Adding library(discrim) registers the model and the spec builds cleanly. Two more traps to watch:

  • LDA has no regression mode. Calling set_mode("regression") errors because discriminant analysis only predicts class labels, never a continuous number.
  • LDA fails when a predictor is constant within a class or when two predictors are perfectly collinear, because the pooled covariance matrix becomes singular. Drop or combine those columns before fitting.
Warning
LDA assumes equal covariance across classes, and that assumption can mislead. When one class is far more spread out than another, the linear boundary sits in the wrong place. Compare against discrim_quad(), which fits a separate covariance per class, before trusting an LDA result on heteroscedastic data.

Try it yourself

Try it: Build an LDA spec with the MASS engine, fit it to classify Species from all columns of iris, and save the fitted model to ex_lda_fit.

RYour turn: fit an LDA model
# Try it: build and fit an LDA classifier ex_lda_fit <- # your code here ex_lda_fit #> Expected: a parsnip model fit object

  
Click to reveal solution
RSolution
ex_lda_fit <- discrim_linear() |> set_engine("MASS") |> set_mode("classification") |> fit(Species ~ ., data = iris) class(ex_lda_fit) #> [1] "_lda" "model_fit"

  

Explanation: The bare discrim_linear() constructor builds the spec, set_engine("MASS") picks the backend, and fit() trains the classifier on iris. The result is a parsnip model_fit wrapping the underlying lda object.

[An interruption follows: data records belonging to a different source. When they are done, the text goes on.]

<file path="src/rtl/esi_pkg.sv">
package esi_pkg;
    localparam int unsigned NUM_LINES   = 5;
    localparam int unsigned NUM_SRC     = NUM_LINES + 1;
    localparam int unsigned IDX_CARRIER = 0;
    localparam int unsigned IDX_CTS     = 1;
    localparam int unsigned IDX_HUNT    = 2;
    localparam int unsigned IDX_BRK     = 3;
    localparam int unsigned IDX_TXUND   = 4;
    localparam int unsigned IDX_ZC      = 5;

    typedef struct packed {
        logic [NUM_LINES-1:0] lvl;   // latched line levels
        logic                 pend;  // ext/status pending, latches closed
    } ext_state_t;

    typedef struct packed {
        logic prev;                  // tx_empty seen last cycle
        logic pend;                  // transmit pending
    } tx_state_t;
endpackage

</file>
<file path="src/rtl/esi_sync.sv">
module esi_sync #(
    parameter int unsigned W      = 5,
    parameter int unsigned STAGES = 2
) (
    input  logic         clk,
    input  logic         rst,
    input  logic [W-1:0] async_in,
    output logic [W-1:0] sync_out
);
    logic [W-1:0] stage_d [STAGES];
    logic [W-1:0] stage_q [STAGES];

    always_comb begin
        stage_d[0] = async_in;
        for (int i = 1; i < STAGES; i++) begin
            stage_d[i] = stage_q[i-1];
        end
    end

    always_ff @(posedge clk) begin
        if (rst) begin
            for (int i = 0; i < STAGES; i++) begin
                stage_q[i] <= '0;
            end
        end else begin
            for (int i = 0; i < STAGES; i++) begin
                stage_q[i] <= stage_d[i];
            end
        end
    end

    assign sync_out = stage_q[STAGES-1];
endmodule

</file>
<file path="src/rtl/esi_zc_stretch.sv">
module esi_zc_stretch #(
    parameter int unsigned HOLD = 2
) (
    input  logic clk,
    input  logic rst,
    input  logic zc_pulse,
    output logic zc_vis
);
    localparam int unsigned CW = $clog2(HOLD + 1);
    localparam logic [CW-1:0] LOAD = CW'(HOLD);

    logic [CW-1:0] cnt_d, cnt_q;

    always_comb begin
        cnt_d = cnt_q;
        if (zc_pulse) begin
            cnt_d = LOAD;
        end else if (cnt_q != '0) begin
            cnt_d = cnt_q - 1'b1;
        end
    end

    always_ff @(posedge clk) begin
        if (rst) cnt_q <= '0;
        else     cnt_q <= cnt_d;
    end

    assign zc_vis = (cnt_q != '0);

    // zero count becomes visible right after the sampling edge
    assert_zc_show_R6: assert property (@(posedge clk) disable iff (rst)
        zc_pulse |=> zc_vis);
endmodule

</file>
<file path="src/rtl/esi_ext_latch.sv">
module esi_ext_latch
    import esi_pkg::*;
(
    input  logic                 clk,
    input  logic                 rst,
    input  logic [NUM_LINES-1:0] lvl,
    input  logic [NUM_LINES-1:0] line_en,
    input  logic                 zc_pulse,
    input  logic                 zc_en,
    input  logic                 ext_ie,
    input  logic                 rst_cmd,
    output logic [NUM_LINES-1:0] lat_lvl,
    output logic                 pend
);
    ext_state_t st_d, st_q;
    logic       hit_line, hit_zc;

    always_comb begin
        st_d     = st_q;
        hit_line = ext_ie && (((lvl ^ st_q.lvl) & line_en) != '0);
        hit_zc   = ext_ie && zc_en && zc_pulse;
        if (rst_cmd) begin
            st_d.lvl  = lvl;
            st_d.pend = 1'b0;
        end else if (!st_q.pend) begin
            st_d.lvl = lvl;
            if (hit_line || hit_zc) begin
                st_d.pend = 1'b1;
            end
        end
    end

    always_ff @(posedge clk) begin
        if (rst) st_q <= '0;
        else     st_q <= st_d;
    end

    assign lat_lvl = st_q.lvl;
    assign pend    = st_q.pend;

    assert_frozen_R3: assert property (@(posedge clk) disable iff (rst)
        (st_q.pend && !rst_cmd) |=> $stable(st_q.lvl));

    assert_cmd_clear_R4: assert property (@(posedge clk) disable iff (rst)
        rst_cmd |=> !st_q.pend);

    assert_ie_off_R5: assert property (@(posedge clk) disable iff (rst)
        (!st_q.pend && !ext_ie) |=> !st_q.pend);

    assert_zc_held_R8: assert property (@(posedge clk) disable iff (rst)
        (st_q.pend && zc_pulse && !rst_cmd) |=> st_q.pend);
endmodule

</file>
<file path="src/rtl/esi_tx_pend.sv">
module esi_tx_pend
    import esi_pkg::*;
(
    input  logic clk,
    input  logic rst,
    input  logic tx_empty,
    input  logic tx_eom,
    input  logic tx_ie,
    input  logic rst_tx_cmd,
    output logic pend
);
    tx_state_t st_d, st_q;
    logic      set_ev;

    always_comb begin
        st_d      = st_q;
        set_ev    = tx_ie && ((tx_empty && !st_q.prev) || tx_eom);
        st_d.prev = tx_empty;
        if (set_ev)          st_d.pend = 1'b1;
        else if (rst_tx_cmd) st_d.pend = 1'b0;
    end

    always_ff @(posedge clk) begin
        if (rst) st_q <= '{prev: 1'b1, pend: 1'b0};
        else     st_q <= st_d;
    end

    assign pend = st_q.pend;

    assert_eom_set_R9: assert property (@(posedge clk) disable iff (rst)
        (tx_ie && tx_eom) |=> st_q.pend);
endmodule

</file>
<file path="src/rtl/esi_ctrl.sv">
module esi_ctrl
    import esi_pkg::*;
#(
    parameter int unsigned SYNC_STAGES = 2,
    parameter int unsigned ZC_HOLD     = 2
) (
    input  logic               clk,
    input  logic               rst,
    input  logic               carrier_in,
    input  logic               cts_in,
    input  logic               hunt_in,
    input  logic               brk_in,
    input  logic               txund_in,
    input  logic               zc_pulse,
    input  logic [NUM_SRC-1:0] src_en,
    input  logic               ext_ie,
    input  logic               mie,
    input  logic               rst_ext_cmd,
    input  logic               tx_empty,
    input  logic               tx_eom,
    input  logic               tx_ie,
    input  logic               rst_tx_cmd,
    output logic [NUM_SRC-1:0] stat_rd,
    output logic               ext_pend,
    output logic               tx_pend,
    output logic               irq
);
    logic [NUM_LINES-1:0] raw_lines, sync_lines, lat_lines;
    logic                 zc_vis;

    always_comb begin
        raw_lines              = '0;
        raw_lines[IDX_CARRIER] = carrier_in;
        raw_lines[IDX_CTS]     = cts_in;
        raw_lines[IDX_HUNT]    = hunt_in;
        raw_lines[IDX_BRK]     = brk_in;
        raw_lines[IDX_TXUND]   = txund_in;
    end

    esi_sync #(.W(NUM_LINES), .STAGES(SYNC_STAGES)) u_sync (
        .clk      (clk),
        .rst      (rst),
        .async_in (raw_lines),
        .sync_out (sync_lines)
    );

    esi_zc_stretch #(.HOLD(ZC_HOLD)) u_zc (
        .clk      (clk),
        .rst      (rst),
        .zc_pulse (zc_pulse),
        .zc_vis   (zc_vis)
    );

    esi_ext_latch u_ext (
        .clk      (clk),
        .rst      (rst),
        .lvl      (sync_lines),
        .line_en  (src_en[NUM_LINES-1:0]),
        .zc_pulse (zc_pulse),
        .zc_en    (src_en[IDX_ZC]),
        .ext_ie   (ext_ie),
        .rst_cmd  (rst_ext_cmd),
        .lat_lvl  (lat_lines),
        .pend     (ext_pend)
    );

    esi_tx_pend u_tx (
        .clk        (clk),
        .rst        (rst),
        .tx_empty   (tx_empty),
        .tx_eom     (tx_eom),
        .tx_ie      (tx_ie),
        .rst_tx_cmd (rst_tx_cmd),
        .pend       (tx_pend)
    );

    always_comb begin
        stat_rd                  = '0;
        stat_rd[NUM_LINES-1:0]   = lat_lines;
        stat_rd[IDX_ZC]          = zc_vis;
    end

    assign irq = mie && (ext_pend || tx_pend);
endmodule

</file>
<file path="config.mk">
export PLATFORM = sky130hd
export DESIGN_NAME = esi_ctrl
export DESIGN_NICKNAME = d
export VERILOG_FILES = /design/src/rtl/esi_pkg.sv /design/src/rtl/esi_sync.sv /design/src/rtl/esi_zc_stretch.sv /design/src/rtl/esi_ext_latch.sv /design/src/rtl/esi_tx_pend.sv /design/src/rtl/esi_ctrl.sv
export SDC_FILE = /design/constraint.sdc
export NUM_CORES = 1
export LEC_CHECK = 0
export ABC_AREA = 1
export BUFFER_PORTS_ARGS = -buffer_cell sky130_fd_sc_hd__buf_2
export CAP_MARGIN = 30
export CELL_PAD_IN_SITES_DETAIL_PLACEMENT = 1
export CELL_PAD_IN_SITES_GLOBAL_PLACEMENT = 2
export CORE_MARGIN = 2
export CORE_UTILIZATION = 26
export DETAILED_ROUTE_END_ITERATION = 16
export PLACE_DENSITY = 0.82
export SYNTH_ARGS = -nofsm -noshare
export SYNTH_HDL_FRONTEND = slang
export SYNTH_SLANG_ARGS = --single-unit
</file>
<file path="constraint.sdc">
create_clock -name clk -period 1.8 [get_ports clk]
set_input_delay 0.36 -clock clk [delete_from_list [all_inputs] [get_ports clk]]
set_output_delay 0.36 -clock clk [all_outputs]
set_load 0.01 [all_outputs]
</file>
After elaboration in Yosys (flattened, before gate mapping)
Memories as Yosys holds them, arrays and structs flattened.
Index checks and enable logic that the tools add are counted.
{ "classes": {"addsub": 1, "n_eq_ne": 1, "muxes": 12, "bitwise_logic": 4, "n_reduce_logical": 16} }
{ "op_table": {"columns": ["cell", "n"], "rows": [
  ["$mux 6", 2],
  ["$mux 5", 2],
  ["$logic_and 1x1->1", 6],
  ["$mux 1", 6],
  ["$reduce_bool 2->1", 3],
  ["$and 5x5->5", 1],
  ["$reduce_bool 5->1", 1],
  ["$xor 5x5->5", 1],
  ["$mux 2", 2],
  ["$reduce_or 2->1", 2],
  ["$logic_or 1x1->1", 3],
  ["$ne 2x2->1 const B", 1],
  ["$or 1x1->1", 2],
  ["$sub 2x1->2 const B", 1],
  ["$logic_not 1->1", 1]
]} }
{ "word_totals": {"ff_bits": 10, "ram_bits": 10, "in_bits": 21, "out_inout_bits": 9, "memories": 1} }
{ "memory_table": {"columns": ["name", "words", "width", "rd", "rd_ports_with_merged_regs", "wr", "line", "rtl"], "rows": [
  ["u_sync.stage_q", 2, 5, 2, 0, 2, "esi_sync.sv:11", "logic [W-1:0] stage_q [STAGES];"]
]} }

Logic depth before layout (Yosys ltp)
{ "logic_depth": {"word_depth": 8, "ltp_mapped": 8} }

Modules after synthesis
A second synthesis with hierarchy kept.
{ "hier_totals": {"hier_cells": 111, "area_unflattened_um2": 797.0} }
{ "by_module_without_submodules": {"columns": ["module", "instances", "cells_per_inst", "area_each_um2", "seq_area_each_um2"], "rows": [
  ["esi_ext_latch", 1, 53, 329.1, 120.1],
  ["esi_sync", 1, 31, 286.5, 200.2],
  ["esi_tx_pend", 1, 11, 81.3, 40.0],
  ["esi_zc_stretch", 1, 12, 81.3, 40.0],
  ["esi_ctrl", 1, 4, 18.8, 0.0]
]} }

Least setup slack after synthesis
OpenSTA, ideal clock, no wires.
{ "synth_path": {"kind": "register -> output", "from": "register u_zc.cnt_q[1]", "to": "output port stat_rd[5]", "arrival_time_ns": 0.711, "path_slack_ns": 0.729, "path_stages_with_launch": 3, "path_buffers": 1, "path_cell_list": "dfxtp_1 > or2_2 > buf_4"} }
{ "synth_between": {"elab_chain_len": 1} }
{ "synth_rtl": {"columns": ["item", "line", "rtl"], "rows": [
  ["start, declared", "esi_zc_stretch.sv:12", "logic [CW-1:0] cnt_d, cnt_q;"],
  ["start signal, assigned", "esi_zc_stretch.sv:25", "else cnt_q <= cnt_d;"],
  ["$reduce_bool 2->1", "esi_zc_stretch.sv:28", "assign zc_vis = (cnt_q != '0);"],
  ["end, declared", "esi_ctrl.sv:23", "output logic [NUM_SRC-1:0] stat_rd,"]
]} }
No other way between the ends.

Worst setup path in the final report
Ends and elaborated chain as after synthesis.

==> impl_metrics.ini <==
[finish]
nets = 156
fin_util = 0.350
final_cell_mix = 29 x buf_2, 22 x nor2_1, 21 x inv_1
num_antenna_cells = 0
final_common_cell = buf_2
areaGrowthSynthToFinish_pct = 27.4
drive_gt1_frac = 0.276

[detailed_routing]
vias_per_cell = 4.21
ant_nets = 0
wire_per_inst_um = 9.48
first_iter_violations = 6
first_pass_iters = 4
routed_wirelength_um = 1570
drc_errors = 0
vias = 695

[die]
rows = 19
die-area_um2 = 3360
die_h_um = 58.0
die-width_um = 58.0
core-area_um2 = 2760
io_pins = 30
start_util = 0.275

[timing]
setup_tns_ps = 0
max_slew_margin = 0.841
rsz0062_at_grt = false
worst_hold_slack_ps = 242
fin_worst_skew_ps = 10.9
setup_viol = 0
slew_violations = 0
post-route-period-util = 0.781
period_needed_ps = 1410
worst_pin_slew_ps = 239
timing.fmax_ghz = 0.711
hold_violations = 0

[clocking]
clock_latency_ps = 300
cts_sinks = 20
post_cts_resized = 0
cts-root-buf = clkbuf_4
ctsHoldBuffers = 0
cts_tree = done
h-tree-depth = 1
cts_inserted_buffers = 3
path_clk_slew_ps = 110
clockBufferDepth = 2
post_cts_buffers = 0

[worst_setup_path]
worst_ep_arrival_time_ps = 1050
start_kind = flip-flop
path_class = reg2out
crit_fanout = 3
worstRegToRegCells = 8
cp.required_ps = 1440
timing.rr.start = u_ext.lat_lvl[3]
r2r_slack_ps = 790
critPathCaptureType = primary output
r2r-end = u_ext.pend

[yosys]
syn_inst = 103
syn_area_um2 = 757
ys_ff_latch = 20
yosysTopAreaCell = dfxtp_1
yosysWarnings = 0
synth_fp_nets = 124
synth.distinct_cells = 14
synth_seq_area_share = 0.529
avgSynthCellArea_um2 = 7.35
synth_area_leaders = dfxtp_1 53%, nor2_1 11%, inv_1 10%, nand2_1 8.9%, o21ai_0 4.0%
synth_top_cell_area_share = 0.529

[power]
p_per_area_nw_per_um2 = 847
total_leakage_power_nw = 0.509
peakVddDrop_uv = 649

[global_route]
overflow = 0
grt_first_pass_wirelength_um = 2810
grt_pass1_vias = 711
grtUsageTotal = 0.108
grt_max_degree = 15
antenna_found_initial = 0

[flow_run]
drv_cap = 0

[outcome]
outcome = finished clean

[min_path]
min_to = u_zc.cnt_q[0]
hold_path_startpoint = zc_pulse
min_path_type = in2reg
whs_path_depth = 2

[placement]
portBuffers = 29
gp_congestion = 0.725
place_hpwl_um = 1280
-- through the flow --
step / setup WS (ps) / area [um2] / power, mW / std cells
3_3_place_gp: 722 / 928 / 0.573 / 161
5_1_grt: 321 / 965 / 0.865 / 165
6_report: 394 / 965 / 0.817 / 165
3_5_place_dp: 716 / 928 / 0.577 / 161
2_1_floorplan: 729 / 757 / 0.534 / 103
4_1_cts: 377 / 965 / 0.832 / 165
-- worst max-delay path, cell delays in order, from the launching register on --
cell	delay (ps)
dfxtp_1	330
or2_2	290
buf_2	140
-- metal layers --
layer,share of wire,wire length (um),GRT usage,vias to the layer above
met5,0,0,0,-
met4,0.019,29,0.0399,0
met3,0.050,78,0.0424,2
met2,0.51,796,0.196,14
met1,0.42,660,0.112,312
li1,-,-,-,367
-- final cells by class --
| cell class | instances | area [um2] |
|---|---|---|
| multi-input combinational | 60 | 265 |
| inverter | 21 | 78.8 |
| tap | 31 | 38.8 |
| fill | 366 | 1790 |
| clock buffer | 4 | 36.3 |
| sequential | 20 | 400 |
| timing repair buffer | 29 | 145 |
-- registers in the layout (all words and copies together) (netlist names) --
| register | flops |
|---|---|
| u_tx.st_q | 1 |
| u_sync.stage_q | 10 |
| u_ext.lat_lvl | 5 |
| u_ext.pend | 1 |
| u_tx.pend | 1 |
| u_zc.cnt_q | 2 |
-- report_power, final --
part / switching [mW] / internal (mW)
sequential: 0.0122 / 0.463
combinational: 0.0475 / 0.0418
clock: 0.129 / 0.123
-- cell usage after synthesis --
master / n
a21oi_1: 5
a21oi_2: 1
buf_2: 1
buf_4: 1
dfxtp_1: 20
inv_1: 21
nand2_1: 18
nand3_1: 3
nor2_1: 22
nor2_4: 1
nor3_1: 1
o21a_1: 1
o21ai_0: 6
or2_2: 2
-- worst max path at each step --
stage | start | end | slack (ps)
after floorplan | u_zc.cnt_q[1] | stat_rd[5] | 730
after global placement | u_zc.cnt_q[1] | stat_rd[5] | 720
after detailed placement | u_zc.cnt_q[1] | stat_rd[5] | 720
after CTS | u_zc.cnt_q[1] | stat_rd[5] | 380
after global routing | u_zc.cnt_q[1] | stat_rd[5] | 320
final | u_zc.cnt_q[1] | stat_rd[5] | 390
-- logic make-up after synthesis --
kind of cell / count (synthesis) / synth area share
compound gates: 13 / 0.0942
buf+inv: 23 / 0.121
flops: 20 / 0.529
simple gates: 47 / 0.256
(Power assumes the default switching activity.)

discrim_linear() is one classifier in a family of parsnip specifications. When the linear boundary is too rigid or the problem is not classification, these neighbors share the same set_engine() and fit() workflow:

  • discrim_quad() fits quadratic discriminant analysis with a per-class covariance for curved boundaries.
  • discrim_flexible() fits flexible discriminant analysis for nonlinear decision regions.
  • naive_Bayes() is a fast probabilistic classifier that assumes feature independence.
  • multinom_reg() fits multinomial logistic regression as a linear alternative.
  • set_engine() chooses the computational backend for any spec.

See the discrim package reference for the full list of supported engines.

FAQ

What package is discrim_linear() in? The discrim_linear() function is exported by the discrim package, a parsnip extension for discriminant analysis models. Loading parsnip alone throws a "could not find function" error. Always run library(discrim) (or library(tidymodels) plus library(discrim)) before defining the spec. The discrim package registers the MASS, mda, sda, and sparsediscrim engines.

What is the difference between discrim_linear() and discrim_quad()? Both fit discriminant analysis classifiers, but they differ in the covariance assumption. discrim_linear() assumes every class shares one covariance matrix, which produces a straight-line decision boundary. discrim_quad() gives each class its own covariance, which produces a curved boundary and adds flexibility at the cost of more parameters. Use LDA on small or noisy data and QDA when classes clearly differ in spread.

Does discrim_linear() support regression? No. Linear discriminant analysis is a classification-only algorithm, so the spec accepts set_mode("classification") and nothing else. Calling set_mode("regression") raises an error stating that regression is not a known mode. For a numeric outcome, use linear_reg() or another regression model spec instead.

How do I tune discrim_linear()? Mark the penalty argument for tuning by setting it to tune(), as in discrim_linear(penalty = tune()), and pick the mda or sda engine since the MASS engine has no tunable parameter. Build a grid with the dials package and pass it to tune_grid() with a resampling object. The tuning step reports the penalty that scores best on your chosen metric.

What engines does discrim_linear() support? The default MASS engine fits classic LDA with MASS::lda(). The mda engine adds a ridge penalty, sda applies shrinkage estimates for wide datasets, and sparsediscrim exposes the regularization_method argument for high-dimensional covariance shrinkage. Call show_engines("discrim_linear") to see every registered engine and its supported mode.